We recently switched to an Equallogic 6100X array at our Co-Location. Use use Veeam to replicate a few servers to the equallogic through out the day. Since moving to this new array we are receiving errors from vCenter "Lost path redudndancy to stroage..." and it will report only of the equallogic volumes. Usually an RDM that is mounted to our Veeam Proxy server. We are using MEM 1.1.2. We often see well over 50ms latency when a snapshot is being removed from one of our replicas and this is usually when we received the error from vCenter.
Anyone experience a similar issue or have any ideas as to how to fix it?
What version of ESXi are you running?
It sounds like your storage system IS the problem.
Eventually, ESXi will consider a path suspect if it does not get the response time that it expects. Different versions of ESXi handle this differently. I have found that ESXi 4.1 does not handle these issues as gracefully as 5.x, I have hosts of both versions connected to the same datastores, and while my 4.x hosts tend to log "lost access to volume due to connectivity issues" during very high latency, the 5.x hosts generally lose the connection much less frequently, but log a bunch of latency warnings.
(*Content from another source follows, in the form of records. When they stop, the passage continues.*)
[src/rtl/vec_inst_queue.sv]
// rtl/vec_inst_queue.sv - pre-decoding circular issue queue from scalar core to vector processor.
// Optional same-cycle empty-queue bypass when VEC_IQ_BYPASS_EN is defined.
`ifndef XLEN
`define XLEN 32
`endif

module vec_inst_queue #(
  parameter int XLEN  = `XLEN,
  parameter int DEPTH = 4
) (
  input  logic                     clk,
  input  logic                     reset,
  input  logic                     inst_valid,
  output logic                     inst_ready,
  input  logic [XLEN-1:0]          instruction,
  input  logic [XLEN-1:0]          rs1_data,
  input  logic [XLEN-1:0]          rs2_data,
  input  logic                     flush,
  output logic                     vec_valid,
  input  logic                     vec_ready,
  output logic [XLEN-1:0]          vec_instruction,
  output logic [XLEN-1:0]          vec_rs1_data,
  output logic [XLEN-1:0]          vec_rs2_data,
  output logic [$clog2(DEPTH):0]   count,
  output logic                     full,
  output logic                     empty,
  output logic                     drop_pulse
);

  localparam int AW = $clog2(DEPTH);

  logic [XLEN-1:0] r_inst_mem [DEPTH];
  logic [XLEN-1:0] r_rs1_mem  [DEPTH];
  logic [XLEN-1:0] r_rs2_mem  [DEPTH];
  logic [AW-1:0]   r_wr_ptr;
  logic [AW-1:0]   r_rd_ptr;
  logic [AW:0]     r_count;
  logic            r_drop;

  logic [6:0]      w_op;
  logic [2:0]      w_width;
  logic            w_is_vec;
  logic            w_accept;
  logic            w_push;
  logic            w_pop;

  assign w_op    = instruction[6:0];
  assign w_width = instruction[14:12];

  // OP-V, or LOAD-FP/STORE-FP with a vector element-width encoding
  assign w_is_vec = (w_op == 7'b1010111) ||
                    (((w_op == 7'b0000111) || (w_op == 7'b0100111)) &&
                     ((w_width == 3'b000) || (w_width == 3'b101) ||
                      (w_width == 3'b110) || (w_width == 3'b111)));

  assign count      = r_count;
  assign full       = (r_count == (AW+1)'(DEPTH));
  assign empty      = (r_count == '0);
  assign inst_ready = !full && !flush;
  assign drop_pulse = r_drop;
  assign w_accept   = inst_valid && inst_ready;
  assign w_pop      = !empty && vec_ready && !flush;

`ifdef VEC_IQ_BYPASS_EN
  logic w_bypass;

  assign w_bypass = empty && !flush && inst_valid && w_is_vec;
  assign w_push   = w_accept && w_is_vec && !(w_bypass && vec_ready);

  always_comb begin
    vec_valid       = !empty;
    vec_instruction = r_inst_mem[r_rd_ptr];
    vec_rs1_data    = r_rs1_mem[r_rd_ptr];
    vec_rs2_data    = r_rs2_mem[r_rd_ptr];
    if (w_bypass) begin
      vec_valid       = 1'b1;
      vec_instruction = instruction;
      vec_rs1_data    = rs1_data;
      vec_rs2_data    = rs2_data;
    end
  end
`else
  assign w_push          = w_accept && w_is_vec;
  assign vec_valid       = !empty;
  assign vec_instruction = r_inst_mem[r_rd_ptr];
  assign vec_rs1_data    = r_rs1_mem[r_rd_ptr];
  assign vec_rs2_data    = r_rs2_mem[r_rd_ptr];
`endif

  always_ff @(posedge clk or negedge reset) begin
    if (!reset) begin
      r_wr_ptr <= '0;
      r_rd_ptr <= '0;
      r_count  <= '0;
      r_drop   <= 1'b0;
    end else if (flush) begin
      r_wr_ptr <= '0;
      r_rd_ptr <= '0;
      r_count  <= '0;
      r_drop   <= 1'b0;
    end else begin
      r_drop <= w_accept && !w_is_vec;
      if (w_push) r_wr_ptr <= r_wr_ptr + AW'(1);
      if (w_pop)  r_rd_ptr <= r_rd_ptr + AW'(1);
      case ({w_push, w_pop})
        2'b10:   r_count <= r_count + (AW+1)'(1);
        2'b01:   r_count <= r_count - (AW+1)'(1);
        default: r_count <= r_count;
      endcase
    end
  end

  // Storage is left untouched by flush; only pointers are cleared
  always_ff @(posedge clk or negedge reset) begin
    if (!reset) begin
      for (int i = 0; i < DEPTH; i++) begin
        r_inst_mem[i] <= '0;
        r_rs1_mem[i]  <= '0;
        r_rs2_mem[i]  <= '0;
      end
    end else if (w_push && !flush) begin
      r_inst_mem[r_wr_ptr] <= instruction;
      r_rs1_mem[r_wr_ptr]  <= rs1_data;
      r_rs2_mem[r_wr_ptr]  <= rs2_data;
    end
  end

endmodule

[config.mk]
export PLATFORM = sky130hd
export DESIGN_NAME = vec_inst_queue
export DESIGN_NICKNAME = d
export VERILOG_FILES = /design/src/rtl/vec_inst_queue.sv
export SDC_FILE = /design/constraint.sdc
export NUM_CORES = 1
export LEC_CHECK = 0
export ABC_AREA = 1
export ABC_CLOCK_PERIOD_IN_PS = 3700
export CAP_MARGIN = 20
export CORE_MARGIN = 4
export CORE_UTILIZATION = 60
export DETAILED_ROUTE_END_ITERATION = 12
export PLACE_DENSITY = 0.93
export SLEW_MARGIN = 20
export SYNTH_ARGS = -nofsm -noshare
export SYNTH_HDL_FRONTEND = slang
export SYNTH_SLANG_ARGS = --single-unit
[constraint.sdc]
create_clock -name clk -period 3.7 [get_ports clk]
set_input_delay 0.74 -clock clk [delete_from_list [all_inputs] [get_ports clk]]
set_output_delay 0.74 -clock clk [all_outputs]
set_load 0.05 [all_outputs]
# Yosys cells after proc, flatten, opt, wreduce, memory -nomap -nowiden
# Index checks and enable logic that the tools add are counted.
# word_totals
mem_count	0
ff_bits	392
input_bits	101
latch_bits	0
output_inout_bits	104
ramBits	0
elab_cells	78
romBits	0
# classes
reduce_logical	23
eq_ne	9
n_mux	21
div_mod_pow	0
shifts	0
multipliers	0
addsub	4
order_cmp	3
bitwise_logic	2
# ops
op	n
128-bit bitwise mux	3
32-bit two-way mux	7
32-bit binary-select mux with 2-bit select	3
32-bit demux with 2-bit select	1
3-bit == test, second input constant	4
1-bit logical AND	9
2-bit two-way mux	4
7-bit by 3-bit == test with 1-bit output, second input constant	1
7-bit by 6-bit == test with 1-bit output, second input constant	1
7-bit == test, second input constant	1
3-bit greater-or-equal comparator, second input constant	2
3-bit logical NOT	2
2-bit inverter with 3-bit output	2
3-bit case mux with 2 select lines	1
1-bit logical OR	5
2-bit by 1-bit adder with 2-bit output, second input constant	2
1-bit logical NOT	4
2-bit nonzero test	2
3-bit by 1-bit adder with 3-bit output, second input constant	1
3-bit by 1-bit < comparator with 1-bit output, second input constant	1
3-bit two-way mux	1
3-bit nonzero test	1
3-bit by 1-bit subtractor with 3-bit output, second input constant	1
2-bit by 1-bit == test with 1-bit output, second input constant	1
2 further kinds	2

# Logic depth before layout (Yosys ltp)
# depth
depth_word	10
mapped_depth	16

# Worst setup path before layout
# Ideal clock, no wire load.
# synth_path
path_kind	reg2out
from	register r_rd_ptr[1]
to	output port vec_instruction[22]
t_arrival_ns	1.978
required_ns	2.960
path_stages_with_launch	7
setup_slack_ns	0.982
path_cell_list	dfrtp_1 > clkbuf_1 > inv_1 > clkbuf_1 > clkbuf_1 > o21ai_0 > o22ai_1
# synth_between
elab_chain_len	4
# synth_rtl
element	line_no	source
start, declared	36	logic [AW-1:0] r_rd_ptr;
start signal, assigned	104	if (w_pop) r_rd_ptr <= r_rd_ptr + AW'(1);
2-bit inverter with 3-bit output (not written as such)	85	assign vec_instruction = r_inst_mem[r_rd_ptr];
32-bit binary-select mux with 2-bit select	85	
32-bit two-way mux (not written as such) (2 in series)	85	
end, declared	21	output logic [XLEN-1:0] vec_instruction,
# Every way passes these cells. The select of a mux whose other input is x is not followed.

# Final worst setup path
# layout_path
from	register r_rd_ptr[0]
to	output port vec_instruction[21]
# Same word-level chain as after synthesis.

==> impl_summary.log <==
[metrics] CP bufs+invs: 2
[metrics] termination of the worst setup path: vec_instruction[21]
[metrics] final WL: around 53,000 um
[metrics] via count of the routed design: 16,613
[metrics] launch instance of the worst register-to-register path: count[1]
[metrics] status: completed
[metrics] Cell Area, Synth: 17,520 sq um
[metrics] mean area per synthesized cell: 7.939 sq um
[metrics] number of antenna violations at the first check in global routing: 2
[metrics] total of endpoints with negative setup slack in the final report: 0
[metrics] initial standard-cell utilization of the core: 0.6088
[metrics] most frequent cells after synthesis: nand2_1 (1,096), dfrtp_1 (392), o21ai_0 (208)
[metrics] launch point of the critical path: r_rd_ptr[0]
[metrics] CTS Buffer Depth: 3
[metrics] Die Span Y: roughly 180 um
[metrics] largest fanout of any net on the critical path: roughly 120
[metrics] peak ir drop on the vdd network: ~300 uV
[metrics] global-route wire length before repair: roughly 85,000 um
[metrics] clock edge transition at the registers on the reported setup and hold paths: 0.06 ns
[metrics] portion of the post-synthesis area used by sequential elements: 0.5599
[metrics] total non-filler cell area in the finished layout: between 20,000 and 25,000 sq um
[metrics] Cell Chain, Critical Path: buf_12 -> o21ai_0 -> o22ai_1 -> clkdlybuf4s50_1
[metrics] critical-path cell with the highest stage delay: clkdlybuf4s50_1
[metrics] Syn Nets: 2,313
[metrics] count of synthesis-stage warnings from yosys: 0
[metrics] delay contributed by the slowest stage of the critical path: 0.86 ns
[metrics] total global routing track utilization: 0.3329
[metrics] Routability Congestion: roughly 0.83
[metrics] vias in the first global route: 17,488
[metrics] clock latency on the worst-skew pair: 0.52 ns
[metrics] number of placed I/O pins: approximately 210
[metrics] clock tree root buffer cell: clkbuf_16
[metrics] WL per Instance: between 15 and 20 um
[metrics] library cell with the highest instance count after synthesis: nand2_1
[metrics] prevailing post-synth register cell: dfrtp_1
[metrics] cts repair resizes: 0
[metrics] remaining antenna violation count after routing: 0
[metrics] number of core rows: 62
[metrics] Initial DRT Pass Iterations: 6
[metrics] core area: about 29,000 sq um
[metrics] Crit. End Element: output port
[metrics] cell area reported after detailed placement: 20,360 sq um
[metrics] maximum number of pins on one net before global-route repair: between 100 and 150
[metrics] leading cell types by total area after synthesis: dfrtp_1 (56%), nand2_1 (23%), o21ai_0 (5.9%)
[metrics] Worst R2R Path Depth: 7
[metrics] fmax: 0.2740 GHz
[metrics] number of different library cells in the post-synthesis netlist: 28
[metrics] transition at the pin with the smallest max-transition slack: 0.9830 ns
[metrics] Syn Inst Count: about 2,200
[metrics] floorplan die width: between 150 and 200 um
[metrics] DRC errors left: 0
[metrics] CP startpoint kind: register
[metrics] number of max-slew violations in the final report: 0
[metrics] worst setup slack for register-to-register paths: between 1 and 1.5 ns
[metrics] required time at the endpoint of the critical path: 2.96 ns
[metrics] startpoint-to-endpoint class of the critical path: reg2out
[metrics] worst hold path class: in2async
[metrics] HPWL reported at the end of detailed placement: about 30,000 um
[metrics] quantity of I/O buffers inserted on ports: around 200
[metrics] library cell occupying the most area in the post-synthesis netlist: dfrtp_1
[metrics] delay-heaviest family, CP: buffers and inverters
[metrics] register bit count reported by yosys: between 300 and 400
[metrics] floorplan die area: about 32,000 sq um
[metrics] share of cells above drive strength 1: 0.07939
[metrics] post-layout minimum cycle time: 3.650 ns
[metrics] via density per instance: about 6.0
[metrics] TritonCTS clock tree: done
[metrics] Leak: roughly 12 nW
[metrics] post-synthesis to final-layout area growth: 23.45%
[metrics] total clock buffers created by CTS: 40
[metrics] final critical-path share of the clock period: 0.9864
[metrics] endpoint arrival time on the critical path: 2.91 ns
[metrics] number of enable-type register cells in the synthesized netlist: 0
[metrics] Pwr Total: approximately 9.7 mW
[metrics] number of buffers added to fix hold violations after cts: 0
[metrics] MaxCap Viol Count: 0
[metrics] share of synthesized flip-flops with an asynchronous set or reset: 1.000
[metrics] worst-case headroom to the max-slew limit: 0.3447
[metrics] setup repair bufs after CTS: 0
[metrics] number of H-tree levels: 2
[metrics] endpoint of the most critical register-to-register path: r_inst_mem[44]
[metrics] area share of the largest cell type after synthesis: 0.5599
[metrics] clk_skew: roughly 0.008 ns
[metrics] final-stage net count: 2,450
[metrics] final hold violation count: 0
[metrics] Worst path depth: 4
[metrics] sinks on the clock net: between 300 and 400
[metrics] Power Dens Cells: around 450 nW/um^2
[metrics] gr ovfl total: 0
[metrics] accumulated negative setup slack: 0 ns
[metrics] Starting DRT DRC Count: around 2,300
[metal layers]
| metal | vias to the layer above | share of wire | track usage |
|---|---|---|---|
| met5 | - | 0.00042 | 0 |
| met4 | 4 | 0.042 | 0.1650 |
| met3 | 244 | 0.11 | 0.07507 |
| met2 | 1224 | 0.48 | 0.5509 |
| met1 | 7924 | 0.36 | 0.4148 |
| li1 | 7217 | - | - |
[report_power, final]
| part | internal [mW] | switching (mW) |
|---|---|---|
| clock network | 2.29 | 1.63 |
| logic | 0.522 | 0.780 |
| registers | 4.40 | 0.0649 |
| total | 7.20 | 2.48 |
[worst min path at each step]
stage / cells after the start / endpoint / from / slack, ns
after floorplan: 2 / r_inst_mem[35] / r_inst_mem[35] / 0.43
after global placement: 2 / r_inst_mem[67] / r_inst_mem[67] / 0.45
after detailed placement: 1 / r_inst_mem[1] / r_inst_mem[1] / 0.45
after CTS: 1 / r_inst_mem[70] / reset / 0.21
after global routing: 1 / r_rs2_mem[29] / reset / 0.22
final: 1 / r_rs2_mem[91] / reset / 0.19
[final cells by class]
type                       count  area (sq um)
inverter                      31         123.9
clock buffer                  56          1142
clock inverter                10         112.6
multi-input combinational   1642          6830
timing repair buffer         237          3118
tap                          384         480.5
sequential                   392          9817
fill                        1789          7151
antenna                        2         5.005
[stage by stage]
stage	hold WS (ns)	worst slack, ns	std cells	util
finish	0.1861	0.05041	2754	0.7515
global route	0.2241	-0.03085	2752	0.7514
CTS	0.2064	0.08164	2752	0.7510
detailed placement	0.4527	0.5105	2686	0.7074
global placement	0.4459	0.5572	2686	0.7074
floorplan	0.4309	0.9817	2207	-
[sequential cells by signal, indices dropped and copies added (netlist names)]
name / count
r_wr_ptr: 2
r_rd_ptr: 2
drop_pulse: 1
count: 3
r_rs2_mem: 128
r_rs1_mem: 128
r_inst_mem: 128
[layout by cell type (no fill, tap or decap), drive strengths merged]
cell type      instances
a21oi                  3
clkinv                10
nand4                  1
or2                   13
clkbuf                56
ha                     4
clkinvlp               2
nor4                   1
nand2               1099
nor3                   2
clkdlybuf4s50        131
diode                  2
buf                  103
o21ai                209
dfrtp                392
dlymetal6s2s           3
o22ai                 96
fa                     1
xnor2                  1
inv                   27
nand3                  7
bufinv                 2
nor2                 205
[cell families (layout without fill, tap and decap cells)]
logic type | Yosys count | count (layout) | share of synthesized area
compound gates | 308 | 308 | 0.09484
flops | 392 | 392 | 0.5599
other cells | 0 | 2 | 0
simple gates | 1328 | 1328 | 0.2894
xor+xnor | 1 | 1 | 0.0005000
buf+inv | 173 | 334 | 0.05142
fa+ha+maj | 5 | 5 | 0.003999
[worst reg2reg max path, stage by stage (launching register included)]
cell and delay [ns]:
dfrtp_1 0.50, nor3_4 0.37, nor3_2 0.10, nand2_4 0.17
nor2_4 0.06, clkinv_2 0.05, buf_4 0.76, o21ai_0 0.24
(Power assumes the default switching activity.)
Take a closer look at your storage system during the time your snapshots are being removed and look for CPU and/or cache saturation, or disks that are maxxed out and can't handle the load being thrown at them.
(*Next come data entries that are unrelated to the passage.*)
$ cat config.mk
export PLATFORM = sky130hd
export DESIGN_NAME = data_line_dispatcher
export DESIGN_NICKNAME = d
export VERILOG_FILES = /design/src/rtl/dt_dispatch_pkg.sv /design/src/rtl/dispatch_out_slot.sv /design/src/rtl/data_line_dispatcher.sv
export SDC_FILE = /design/constraint.sdc
export NUM_CORES = 1
export LEC_CHECK = 0
export BUFFER_PORTS_ARGS = -buffer_cell sky130_fd_sc_hd__buf_2
export CELL_PAD_IN_SITES_DETAIL_PLACEMENT = 1
export CELL_PAD_IN_SITES_GLOBAL_PLACEMENT = 1
export CORE_MARGIN = 5
export CORE_UTILIZATION = 36
export DETAILED_ROUTE_END_ITERATION = 16
export GPL_ROUTABILITY_DRIVEN = 1
export MAX_ROUTING_LAYER = met4
export PLACE_DENSITY = 0.81
export SYNTH_ARGS = -nofsm -noshare
export SYNTH_HDL_FRONTEND = slang
export SYNTH_SLANG_ARGS = --single-unit
$ cat constraint.sdc
create_clock -name clk -period 2.4 [get_ports clk]
set_input_delay 0.72 -clock clk [delete_from_list [all_inputs] [get_ports clk]]
set_output_delay 0.72 -clock clk [all_outputs]
set_load 0.02 [all_outputs]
I'm running 5.0 update 1. All hosts seem to report the issue within a few minutes of eachother. The weird thing is the volume they report losing redundancy isn't even being used. The only thing I can really see is high latency...
I can give you an example of what I have seen in the past. I had a Netapp filer that was being shared for SAN and NAS purposes. During backups of our NAS shares, and sometimes during snapshots, the I/O on the disks that were being accessed went beyond what they could handle, and causes the cache to constantly be flushed back to disk. Even though none of the VM datastores, which were on faster disks, were not being heavily accessed, the cache degradation overall on the storage system caused everything to suffer greatly in VMware.
You should probably get in touch with Dell if you haven't already and have them perform some diagnostics on their end to see if there is anything you can change to make this operation more optimal.
Thanks for the info. I opend a case with Dell this morning. I just noticed a strange behavior. I can see each drives load in SANHQ. I see that Drive 0 is being hit very hard (max iops and high read i/o)and the other 21 drives hardly at all.
I'll keep this thread updated with my findings.